Improving The Performance of Motor Imagery Based Brain-Computer Interface Using Phase Space Reconstruction

In recent decades, motor imagery (MI) based brain-computer interface (BCI) is served as a control system or rehabilitation tool for motor disabled people. But it has limited applications because of its lower classification performance (classification accuracy, Cohen’s kappa coefficient and etc.). The performance depends on the feature extraction techniques and extraction of relevant features from the brain is challenging task. The existing techniques have low classification performance and are computationally inefficient. This paper introduces phase space reconstruction (PSR) to detect various MI activities and improve the performance of the system.
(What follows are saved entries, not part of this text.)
==> src/hdl/assert_macros.svh <==
// assertion helpers shared by the rtl files
// expects clk and arst_n in the scope of the user
`ifndef ASSERT_MACROS_SVH
`define ASSERT_MACROS_SVH

// checked only while out of reset
`define ASSERT_CLK(label, prop, msg) \
	label: assert property (@(posedge clk) disable iff (!arst_n) prop) else $error(msg);

// checked at every edge, reset included
`define ASSERT_ANY(label, prop, msg) \
	label: assert property (@(posedge clk) prop) else $error(msg);

`endif

==> src/hdl/stl_parser_pkg.sv <==
// types, codes and character helpers for the string to long parser
// used by stl_step, stl_out_stage and string_to_long_parser_core
package stl_parser_pkg;

	localparam int unsigned CHAR_W   = 8;
	localparam int unsigned BASE_W   = 6;
	localparam int unsigned VALUE_W  = 32;
	localparam int unsigned OFFSET_W = 16;
	localparam int unsigned STATUS_W = 2;
	localparam int unsigned RES_W    = VALUE_W + OFFSET_W + STATUS_W;
	localparam int unsigned TDATA_W  = ((RES_W + 7) / 8) * 8;

	localparam logic [OFFSET_W-1:0] MAX_TEXT_LEN = 16'hffff;
	localparam logic [BASE_W-1:0]   BASE_RESET   = 6'd10;
	localparam logic [BASE_W-1:0]   BASE_MAX     = 6'd36;

	localparam logic [VALUE_W-1:0] POS_LIMIT = 32'h7fffffff;
	localparam logic [VALUE_W-1:0] NEG_LIMIT = 32'h80000000;

	// parse phases
	localparam logic [2:0] PH_IDLE   = 3'd0;
	localparam logic [2:0] PH_SPACE  = 3'd1;
	localparam logic [2:0] PH_SIGNED = 3'd2;
	localparam logic [2:0] PH_ZERO   = 3'd3;
	localparam logic [2:0] PH_PREFIX = 3'd4;
	localparam logic [2:0] PH_DIGITS = 3'd5;

	// digit status
	localparam logic [1:0] DS_NONE = 2'd0;
	localparam logic [1:0] DS_SOME = 2'd1;
	localparam logic [1:0] DS_OVER = 2'd2;

	// result status
	localparam logic [STATUS_W-1:0] ST_OK      = 2'd0;
	localparam logic [STATUS_W-1:0] ST_NODIG   = 2'd1;
	localparam logic [STATUS_W-1:0] ST_RANGE   = 2'd2;
	localparam logic [STATUS_W-1:0] ST_BADBASE = 2'd3;

	localparam logic [CHAR_W-1:0] CH_ZERO  = 8'h30;
	localparam logic [CHAR_W-1:0] CH_PLUS  = 8'h2b;
	localparam logic [CHAR_W-1:0] CH_MINUS = 8'h2d;
	localparam logic [CHAR_W-1:0] CH_UP_X  = 8'h58;
	localparam logic [CHAR_W-1:0] CASE_MASK = 8'hdf;
	localparam logic [CHAR_W-1:0] NO_DIGIT = 8'hff;

	typedef struct packed {
		logic [2:0]          phase;
		logic                neg;
		logic [VALUE_W-1:0]  acc;
		logic [1:0]          dstat;
		logic [BASE_W-1:0]   wbase;
		logic [OFFSET_W-1:0] pos;
	} parse_state_t;

	typedef struct packed {
		logic [STATUS_W-1:0] status;
		logic [OFFSET_W-1:0] offset;
		logic [VALUE_W-1:0]  value;
	} result_t;

	function automatic logic [CHAR_W-1:0] digit_of(input logic [CHAR_W-1:0] c);
		logic [CHAR_W-1:0] d;
		d = NO_DIGIT;
		if (c >= 8'h30 && c <= 8'h39) d = c - 8'h30;
		else if (c >= 8'h41 && c <= 8'h5a) d = c - 8'h37;
		else if (c >= 8'h61 && c <= 8'h7a) d = c - 8'h57;
		return d;
	endfunction

	function automatic logic is_space(input logic [CHAR_W-1:0] c);
		return (c == 8'h20) || (c >= 8'h09 && c <= 8'h0d);
	endfunction

endpackage

==> src/hdl/stl_step.sv <==
// one character step of the parser: next state and optional result
// pure combinational, uses stl_parser_pkg
module stl_step (
	input  stl_parser_pkg::parse_state_t              cur,
	input  logic [stl_parser_pkg::CHAR_W-1:0]         char_code,
	input  logic                                      start,
	input  logic [stl_parser_pkg::BASE_W-1:0]         number_base,
	output stl_parser_pkg::parse_state_t              nxt,
	output logic                                      emit,
	output stl_parser_pkg::result_t                   res
);

	logic [stl_parser_pkg::CHAR_W-1:0]  c;
	logic [stl_parser_pkg::CHAR_W-1:0]  d;
	logic                               bad_base;
	logic                               active;
	logic                               do_first;
	logic                               do_take;
	logic [stl_parser_pkg::VALUE_W-1:0] limit;
	logic [stl_parser_pkg::VALUE_W+stl_parser_pkg::BASE_W-1:0] prod;

	assign bad_base = (number_base > stl_parser_pkg::BASE_MAX) || (number_base == 6'd1);

	always_comb begin
		nxt      = cur;
		emit     = 1'b0;
		res      = '0;
		do_first = 1'b0;
		do_take  = 1'b0;
		active   = 1'b0;
		c        = char_code;
		prod     = '0;

		if (start) begin
			nxt.neg   = 1'b0;
			nxt.acc   = '0;
			nxt.dstat = stl_parser_pkg::DS_NONE;
			nxt.pos   = '0;
			nxt.wbase = number_base;
			if (bad_base) begin
				emit       = 1'b1;
				res.status = stl_parser_pkg::ST_BADBASE;
				nxt.phase  = stl_parser_pkg::PH_IDLE;
			end else begin
				nxt.phase = stl_parser_pkg::PH_SPACE;
				active    = 1'b1;
			end
		end else if (cur.phase != stl_parser_pkg::PH_IDLE) begin
			nxt.pos = cur.pos + 16'd1;
			active  = 1'b1;
		end

		// the last index of a long text reads as nul
		if (nxt.pos >= stl_parser_pkg::MAX_TEXT_LEN) c = '0;
		d = stl_parser_pkg::digit_of(c);

		if (active) begin
			unique case (nxt.phase)
				stl_parser_pkg::PH_SPACE: begin
					if (stl_parser_pkg::is_space(c)) begin
						nxt.phase = stl_parser_pkg::PH_SPACE;
					end else if (c == stl_parser_pkg::CH_MINUS ||
						c == stl_parser_pkg::CH_PLUS) begin
						nxt.neg   = (c == stl_parser_pkg::CH_MINUS);
						nxt.phase = stl_parser_pkg::PH_SIGNED;
					end else begin
						do_first = 1'b1;
					end
				end
				stl_parser_pkg::PH_SIGNED: begin
					do_first = 1'b1;
				end
				stl_parser_pkg::PH_ZERO: begin
					if ((c & stl_parser_pkg::CASE_MASK) == stl_parser_pkg::CH_UP_X) begin
						nxt.wbase = 6'd16;
						nxt.phase = stl_parser_pkg::PH_PREFIX;
					end else begin
						if (nxt.wbase == '0) nxt.wbase = 6'd8;
						nxt.phase = stl_parser_pkg::PH_DIGITS;
						do_take   = 1'b1;
					end
				end
				stl_parser_pkg::PH_PREFIX: begin
					// "0x" with no hex digit after it converts the zero alone
					if (d >= 8'd16) begin
						nxt.neg    = 1'b0;
						nxt.phase  = stl_parser_pkg::PH_IDLE;
						emit       = 1'b1;
						res.status = stl_parser_pkg::ST_OK;
						res.offset = nxt.pos - 16'd1;
					end else begin
						nxt.phase = stl_parser_pkg::PH_DIGITS;
						do_take   = 1'b1;
					end
				end
				stl_parser_pkg::PH_DIGITS: begin
					do_take = 1'b1;
				end
				default: begin
					nxt.phase = stl_parser_pkg::PH_IDLE;
				end
			endcase
		end

		if (do_first) begin
			if (c == stl_parser_pkg::CH_ZERO && (nxt.wbase == '0 || nxt.wbase == 6'd16)) begin
				nxt.phase = stl_parser_pkg::PH_ZERO;
				nxt.dstat = stl_parser_pkg::DS_SOME;
			end else begin
				if (nxt.wbase == '0) nxt.wbase = 6'd10;
				nxt.phase = stl_parser_pkg::PH_DIGITS;
				do_take   = 1'b1;
			end
		end

		limit = nxt.neg ? stl_parser_pkg::NEG_LIMIT : stl_parser_pkg::POS_LIMIT;

		if (do_take) begin
			if (d >= {2'b00, nxt.wbase}) begin
				// first character that cannot continue the number
				emit      = 1'b1;
				nxt.phase = stl_parser_pkg::PH_IDLE;
				unique case (nxt.dstat)
					stl_parser_pkg::DS_NONE: begin
						res.status = stl_parser_pkg::ST_NODIG;
					end
					stl_parser_pkg::DS_OVER: begin
						res.status = stl_parser_pkg::ST_RANGE;
						res.offset = nxt.pos;
						res.value  = limit;
					end
					default: begin
						res.status = stl_parser_pkg::ST_OK;
						res.offset = nxt.pos;
						res.value  = nxt.neg ? (32'd0 - nxt.acc) : nxt.acc;
					end
				endcase
			end else if (nxt.dstat != stl_parser_pkg::DS_OVER) begin
				prod = nxt.acc * nxt.wbase + {30'd0, d};
				if (prod > {6'd0, limit}) begin
					nxt.dstat = stl_parser_pkg::DS_OVER;
				end else begin
					nxt.acc   = prod[stl_parser_pkg::VALUE_W-1:0];
					nxt.dstat = stl_parser_pkg::DS_SOME;
				end
			end
		end
	end

endmodule

==> src/hdl/stl_out_stage.sv <==
// result register on the master side, loads when empty or while the old result is taken
// uses stl_parser_pkg and assert_macros.svh
`include "assert_macros.svh"

module stl_out_stage (
	input  logic                                   clk,
	input  logic                                   arst_n,
	input  logic                                   load,
	input  stl_parser_pkg::result_t                res,
	output logic                                   ready,
	output logic                                   m_tvalid,
	input  logic                                   m_tready,
	output logic [stl_parser_pkg::TDATA_W-1:0]     m_tdata
);

	logic                    valid_q;
	stl_parser_pkg::result_t res_q;
	logic                    range_res;
	logic                    range_clamped;
	logic                    empty_res;
	logic                    empty_zero;

	// free when empty or when the held request leaves this cycle
	assign ready    = !valid_q || m_tready;
	assign m_tvalid = valid_q;
	assign m_tdata  = {{(stl_parser_pkg::TDATA_W - stl_parser_pkg::RES_W){1'b0}}, res_q};

	always_ff @(posedge clk or negedge arst_n) begin
		if (!arst_n) begin
			valid_q <= 1'b0;
		end else if (ready) begin
			valid_q <= load;
		end
	end

	always_ff @(posedge clk) begin
		if (ready && load) begin
			res_q <= res;
		end
	end

	assign range_res     = valid_q && (res_q.status == stl_parser_pkg::ST_RANGE);
	assign range_clamped = (res_q.value == stl_parser_pkg::POS_LIMIT) ||
		(res_q.value == stl_parser_pkg::NEG_LIMIT);
	assign empty_res     = valid_q && ((res_q.status == stl_parser_pkg::ST_NODIG) ||
		(res_q.status == stl_parser_pkg::ST_BADBASE));
	assign empty_zero    = (res_q.value == '0) && (res_q.offset == '0);

	`ASSERT_CLK(a_load_needs_room, load |-> ready, "result loaded while stage full")
	`ASSERT_CLK(a_range_clamped, range_res |-> range_clamped, "range error without clamped value")
	`ASSERT_CLK(a_nodig_zero, empty_res |-> empty_zero, "empty result not zero")

endmodule

==> src/hdl/string_to_long_parser_core.sv <==
// channel  dir  fields (low bit first)                          handshake
// s        in   tdata: char_code[7:0]; tuser: start_of_text      tvalid/tready
// m        out  tdata: parsed_value[31:0] end_offset[47:32]
//               status[49:48], zero to 56 bits                   tvalid/tready
// base     in   base_wdata: number_base[5:0]                     base_we, no wait
//
// one character is taken per cycle while s_tready is high; state registers hold the parse between characters
// a result is registered and appears in the cycle after the character that ends the text
// input stalls only while a finished result waits on m_tready
// reset clears the parse to idle and the base to 10
// top level of the parser, uses stl_parser_pkg, stl_step, stl_out_stage, assert_macros.svh
`include "assert_macros.svh"

module string_to_long_parser_core (
	input  logic        clk,
	input  logic        arst_n,
	input  logic        s_tvalid,
	output logic        s_tready,
	input  logic [7:0]  s_tdata,   // char_code[7:0]
	input  logic        s_tuser,   // start_of_text
	output logic        m_tvalid,
	input  logic        m_tready,
	output logic [55:0] m_tdata,   // parsed_value[31:0], end_offset[47:32], status[49:48]
	input  logic        base_we,
	input  logic [5:0]  base_wdata // number_base[5:0]
);

	stl_parser_pkg::parse_state_t st_q;
	stl_parser_pkg::parse_state_t st_nxt;
	stl_parser_pkg::result_t      res;
	logic [stl_parser_pkg::BASE_W-1:0] base_q;
	logic emit;
	logic in_acc;
	logic out_ready;
	logic res_load;
	logic st_idle;
	logic bad_start;
	logic bad_shown;

	assign s_tready = out_ready;
	assign in_acc   = s_tvalid && s_tready;
	assign res_load = in_acc && emit;

	always_ff @(posedge clk or negedge arst_n) begin
		if (!arst_n) begin
			base_q <= stl_parser_pkg::BASE_RESET;
		end else if (base_we) begin
			base_q <= base_wdata;
		end
	end

	always_ff @(posedge clk or negedge arst_n) begin
		if (!arst_n) begin
			st_q <= {stl_parser_pkg::PH_IDLE, 1'b0, {stl_parser_pkg::VALUE_W{1'b0}},
				stl_parser_pkg::DS_NONE, {stl_parser_pkg::BASE_W{1'b0}},
				{stl_parser_pkg::OFFSET_W{1'b0}}};
		end else if (in_acc) begin
			st_q <= st_nxt;
		end
	end

	stl_step u_step (
		.cur         (st_q),
		.char_code   (s_tdata),
		.start       (s_tuser),
		.number_base (base_q),
		.nxt         (st_nxt),
		.emit        (emit),
		.res         (res)
	);

	stl_out_stage u_out (
		.clk      (clk),
		.arst_n   (arst_n),
		.load     (res_load),
		.res      (res),
		.ready    (out_ready),
		.m_tvalid (m_tvalid),
		.m_tready (m_tready),
		.m_tdata  (m_tdata)
	);

	assign st_idle   = (st_q.phase == stl_parser_pkg::PH_IDLE);
	assign bad_start = in_acc && s_tuser &&
		((base_q > stl_parser_pkg::BASE_MAX) || (base_q == 6'd1));
	assign bad_shown = m_tvalid && (m_tdata[49:48] == stl_parser_pkg::ST_BADBASE);

	`ASSERT_ANY(a_reset_empty, !arst_n |-> !m_tvalid, "result shown during reset")
	`ASSERT_CLK(a_idle_after_emit, res_load |=> st_idle, "parse not idle after result")
	`ASSERT_CLK(a_bad_base, bad_start |=> bad_shown, "invalid base not reported")
	`ASSERT_CLK(a_acc_bound, st_q.acc <= stl_parser_pkg::NEG_LIMIT, "accumulator past limit")

endmodule
==> config.mk <==
export PLATFORM = sky130hd
export DESIGN_NAME = string_to_long_parser_core
export DESIGN_NICKNAME = d
export VERILOG_FILES = /design/src/hdl/stl_parser_pkg.sv /design/src/hdl/stl_step.sv /design/src/hdl/stl_out_stage.sv /design/src/hdl/string_to_long_parser_core.sv
export VERILOG_INCLUDE_DIRS = /design/src /design/src/hdl
export SDC_FILE = /design/constraint.sdc
export NUM_CORES = 1
export LEC_CHECK = 0
export ABC_AREA = 1
export BUFFER_PORTS_ARGS = -buffer_cell sky130_fd_sc_hd__buf_4
export CORE_MARGIN = 2
export CORE_UTILIZATION = 45
export DETAILED_ROUTE_END_ITERATION = 8
export PLACE_DENSITY = 0.71
export SKIP_LAST_GASP = 1
export SYNTH_ARGS = -nofsm -noshare
export SYNTH_HDL_FRONTEND = slang
export SYNTH_SLANG_ARGS = --single-unit
==> constraint.sdc <==
create_clock -name clk -period 12.2 [get_ports clk]
set_input_delay 1.22 -clock clk [delete_from_list [all_inputs] [get_ports clk]]
set_output_delay 1.22 -clock clk [all_outputs]
set_load 0.005 [all_outputs]
Yosys cells after proc, flatten, opt, wreduce, memory -nomap -nowiden:

Cells that the tools add are included.

* add/sub/neg operators: 7
* $mul: 1
* $lt $le $gt $ge: 13
* equality and inequality tests: 14
* multiplexer cells: 65
* reduce and logical (&&, ||, !) cells: 20

Operators with widths (number)
* $mux 34: 3
* $mux 50: 2
* $mux 32: 3
* $pmux 48 s2: 1
* $mux 18: 3
* $mux 44: 1
* $mux 8: 5
* $add 38x8->38: 1
* $gt 38x32->1: 1
* $mul 32x6->38: 1
* $mux 6: 6
* $eq 8x6->1 const B: 4
* $mux 16: 2
* $sub 1x32->32 const A: 1
* $mux 1: 22
* $mux 3: 6
* $add 16x1->16 const B: 1
* $ge 16x16->1 const B: 1
* $ge 8x7->1 const B: 2
* $le 8x7->1 const B: 2
* $sub 16x1->16 const B: 1
* $sub 8x6->8 const B: 2
* $logic_not 6->1: 2
* $pmux 3 s4: 1
* 28 further kinds: 46

* flip-flop bits (word level): 117
* word-level logic and storage cells: 131

Depth between registers and ports, before layout:

* depth after elaboration: 21
* depth in mapped cells: 67
* mapped depth without buffers: 65

Hierarchy:

From an unflattened synthesis, not the netlist that was laid out.

* cell total of the unflattened synthesis: 2224
* area, all modules: 16005.4 sq um

By module, submodules not included
* stl_step: instances 1, cells an instance 1873, area an instance 11725.0 sq um
* string_to_long_parser_core: instances 1, cells an instance 288, area an instance 2685.1 sq um
* stl_out_stage: instances 1, cells an instance 63, area an instance 1595.3 sq um

Worst setup path before layout:

No wires, ideal clock.

* path kind: input to register
* from: input port s_tuser
* to: register st_q[49] (netlist bit)
* data arrival time: 10.192 ns
* data required time: 12.134 ns
* slack: 1.942 ns
* cell stages on the path: 60
* buffers on the path: 5
* path through: buf_2 -> buf_6 -> nor3_1 -> ha_1 -> nand4_1 -> nor2_1 -> nand2_1 -> nor2_2 -> nand3_4 -> buf_8 -> nand2_2 -> ha_1 -> inv_1 -> o21ai_0 -> nand3_1 -> nand2_1 -> o21ai_2 -> nand3_1 -> (+24 left out) -> o221a_2 -> nand2_1 -> nand2_1 -> nand2_1 -> nand2_1 -> nand4_1 -> nor2_1 -> clkbuf_1 -> nand2_1 -> o21ai_0 -> nand2_1 -> nand2_1 -> nand2_1 -> nand2_1 -> nand2_1 -> nand2_1 -> nand2_1 -> nand2_1

RTL lines
* start: declaration: line string_to_long_parser_core.sv:20 `input logic s_tuser,`
* end signal: assignment: line string_to_long_parser_core.sv:54 `st_q <= {stl_parser_pkg::PH_IDLE, 1'b0, {stl_parser_pkg::VALUE_W{1'b0}},`
* end signal: assignment: line string_to_long_parser_core.sv:58 `st_q <= st_nxt;`
* end: declaration: line string_to_long_parser_core.sv:28 `stl_parser_pkg::parse_state_t st_q;`

==> results.json <==
{
  "antenna_found_initial": 0,
  "drv_slew": 0,
  "p_int_mw": 0.963,
  "min_period_ns": 10.97,
  "gp_congestion": 0.908,
  "viasPerCell": 5.40,
  "hold_class": "flop to flop",
  "critPathTopFamily": "simple AND/OR/NAND/NOR gates",
  "postCtsResizedCells": 0,
  "ys_ff_latch": 117,
  "synth_cell_types": 59,
  "cpPeakStageDelay_ns": 0.55,
  "pwr-share-clk_pct": 33.0,
  "tightest_slew_ns": 0.929,
  "synthFlopType": "dfrtp_1",
  "crit_start": "s_tuser",
  "dieArea_um2": 38300,
  "hold_violations": 0,
  "wl_um": 45400,
  "timing.rr.end": "st_q[53]$_DFFE_PN0P_",
  "vias": 15400,
  "path_class": "primary input to flop",
  "clock_latency_ns": 0.42,
  "drc": 0,
  "grt_max_degree": 80,
  "synthTopCellsByArea": "nand2_1 (18%), fa_1 (15%), dfrtp_1 (9.8%), ha_1 (9.5%), edfxtp_1 (9.1%)",
  "crit_top_cell": "nand2_1",
  "h-tree-depth": 4,
  "die_width_um": 196,
  "cts_setup_buffers": 0,
  "core_um2": 36300,
  "hold_ws_ns": 0.477,
  "syn_avg_cell_area_um2": 7.02,
  "power.density_nw_per_um2": 87.3,
  "areaGrowthSynthToFinish_pct": 8.39,
  "portBuffers": 71,
  "final_cell_mix": "nand2_1 (784), inv_1 (269), nor2_1 (189), fa_1 (126), ha_1 (125)",
  "r2r_start": "st_q[59]$_DFFE_PN0P_",
  "synth-edff-count": 50,
  "status": "complete, no violations",
  "switching_power_mw": 0.600,
  "swShare_pct": 38.4,
  "cts_tree": "yes",
  "setup_viol": 0,
  "critical_path_peak_fanout": 54,
  "pin_count": 78,
  "power_frac_comb_pct": 35.6,
  "antenna_left": 0,
  "synth_top_cell_area_share_pct": 17.8,
  "drv_cap": 0,
  "drive_gt1_share_pct": 9.39,
  "cp.arrival_ns": 11.33,
  "reg2reg_depth": 62,
  "die_height_um": 196,
  "p_leak_nw": 9.51,
  "peakVddDrop_v": 0.0000933,
  "avgRoutedWirePerCell_um": 15.9,
  "synthArstFlopShare_pct": 57.3,
  "grt_pass1_wl_um": 75600,
  "grtUsageTotal_pct": 24.3,
  "critPathBufInv": 8,
  "final_common_cell": "nand2_1",
  "clk_pin_slew_ns": 0.06,
  "start_util_pct": 45.4,
  "cts_buffer_depth": 2,
  "hold_buffers": 0,
  "diodes": 0,
  "max_freq_mhz": 91.2,
  "hpwl_um": 35000,
  "fin_tns_setup_ns": 0,
  "cp.depth": 59,
  "ys_warn_count": 0,
  "cp-start-kind": "primary input",
  "endpoint": "st_q[53]$_DFFE_PN0P_",
  "rsz0062_at_grt": "no",
  "ys_seq_area_share_pct": 19.3,
  "min_path_cells": 2,
  "drtPass1Iterations": 6,
  "critical-path-slowest-cell": "fa_1",
  "mappedNetlistArea_um2": 16500,
  "slew_headroom_pct": 38.1,
  "r2r_slack_ns": 1.41,
  "grt_overflow": 0,
  "grt_pass1_vias": 14700,
  "worstSetupEndpointType": "flop",
  "crit_required_ns": 12.56,
  "cts_buffers": 17,
  "drt_iter0_drc": 1474,
  "cts.sinks": 117,
  "fin_worst_skew_ns": 0.0112,
  "fp-row-count": 70,
  "fin_nets": 2643,
  "syn-instance-count": 2353,
  "timing.final.crit_share_pct": 89.9,
  "clock-root-buffer": "clkbuf_16",
  "pwr-share-seq_pct": 31.5,
  "yosysTopAreaCell": "nand2_1"
}
sequential cells by signal (all words and copies together) (netlist names):
signal          flops
u_out.m_tvalid      1
u_out.m_tdata      50
st_q               60
base_q              6
synth_stat cells, types with 13 or more instances:
cell type	count
buf_4	14
o21ai_0	103
nor3_1	27
dfrtp_1	65
buf_2	18
a21oi_1	80
nor2_1	191
or2_0	14
nand4_1	53
a21oi_2	20
edfxtp_1	50
o21ai_1	13
or2_1	13
xnor2_1	19
nand2_2	18
inv_1	269
nand3_1	105
clkbuf_1	47
nand2_1	785
ha_1	125
fa_1	126
xor2_1	53
routing by layer:
layer / GRT usage [%] / vias up / wire (µm)
met5: 0 / - / 0
met4: 7.12 / 0 / 1020
met3: 3.66 / 69 / 3530
met2: 38.4 / 615 / 20300
met1: 34.5 / 7207 / 20500
li1: - / 7507 / -
tightest hold or removal path, cell delays in order, from the launching register on:
cell	delay, ns
dfrtp_1	0.34
nand2_1	0.05
o21ai_0	0.06
worst min path at each step:
stage / startpoint / slack [ns] / endpoint
floorplan: st_q[16]$_DFFE_PN0P_ / 0.45 / st_q[16]$_DFFE_PN0P_
global placement: st_q[36]$_DFFE_PN0P_ / 0.46 / st_q[36]$_DFFE_PN0P_
detailed placement: st_q[42]$_DFFE_PN0P_ / 0.47 / st_q[42]$_DFFE_PN0P_
CTS: st_q[38]$_DFFE_PN0P_ / 0.48 / st_q[38]$_DFFE_PN0P_
global route: st_q[39]$_DFFE_PN0P_ / 0.49 / st_q[39]$_DFFE_PN0P_
finish: st_q[16]$_DFFE_PN0P_ / 0.48 / st_q[16]$_DFFE_PN0P_
through the flow:
stage               cells  area, µm²  power, mW  util [%]  setup slack [ns]
global route         2853      17900       1.65      49.3             0.228
finish               2853      17900       1.56      49.3              1.23
global placement     2821      17300       1.03      47.6              1.22
floorplan            2358      16500      0.876         -              1.94
CTS                  2853      17900       1.56      49.3              1.37
detailed placement   2821      17300       1.05      47.6             0.964
power groups by stage:
stage,clock network (mW),logic [mW],registers [mW]
floorplan,0,0.375,0.501
global placement,0,0.535,0.498
detailed placement,0,0.546,0.500
CTS,0.519,0.551,0.493
global route,0.535,0.613,0.497
finish,0.515,0.556,0.492
cell families (layout without fill, tap and decap cells):
family	count (synthesis)	in the layout	share of synthesized area [%]
compound gates	268	268	9.44
xor+xnor	72	72	3.82
fa+ha+maj	251	251	24.7
buf+inv	389	416	9.92
flops	117	117	19.3
other cells	1	6	0.0227
simple gates	1255	1255	32.8
cell type report:
class / instances / area, µm²
inverters: 290 / 1090
well taps: 468 / 586
repair buffers: 94 / 718
clock inverters: 12 / 155
fillers: 3502 / 18400
multi-input cells: 1852 / 11700
flip-flops and latches: 117 / 3180
clock buffers: 20 / 447
Power figures use the tool's default switching activity.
First, raw signals were decomposed into multiple frequency sub-bands using filter bank technique. Second, PSR was applied to each sub-band and dynamical behavior of the brain activities has been analyzed. The optimal parameters (time delay and embedding dimension) of PSR were calculated by average mutual information (AMI) and false nearest neighbors (FNN) methods. The time delay and embedding dimension extracted significant features related to MI activities. The significant features were fed into multi-class support vector machine (SVM) and performance of the classifier was evaluated. The performance of the system is based on classification accuracy (%CA) and Cohen’s kappa coefficient (K). The proposed algorithm and classifier were tested on BCI competition-2005, MI dataset-III-a. The results show that the proposed technique increases the classification accuracy by 3.7% and achieved higher performance (%CA = 89.20% and K= 0.85).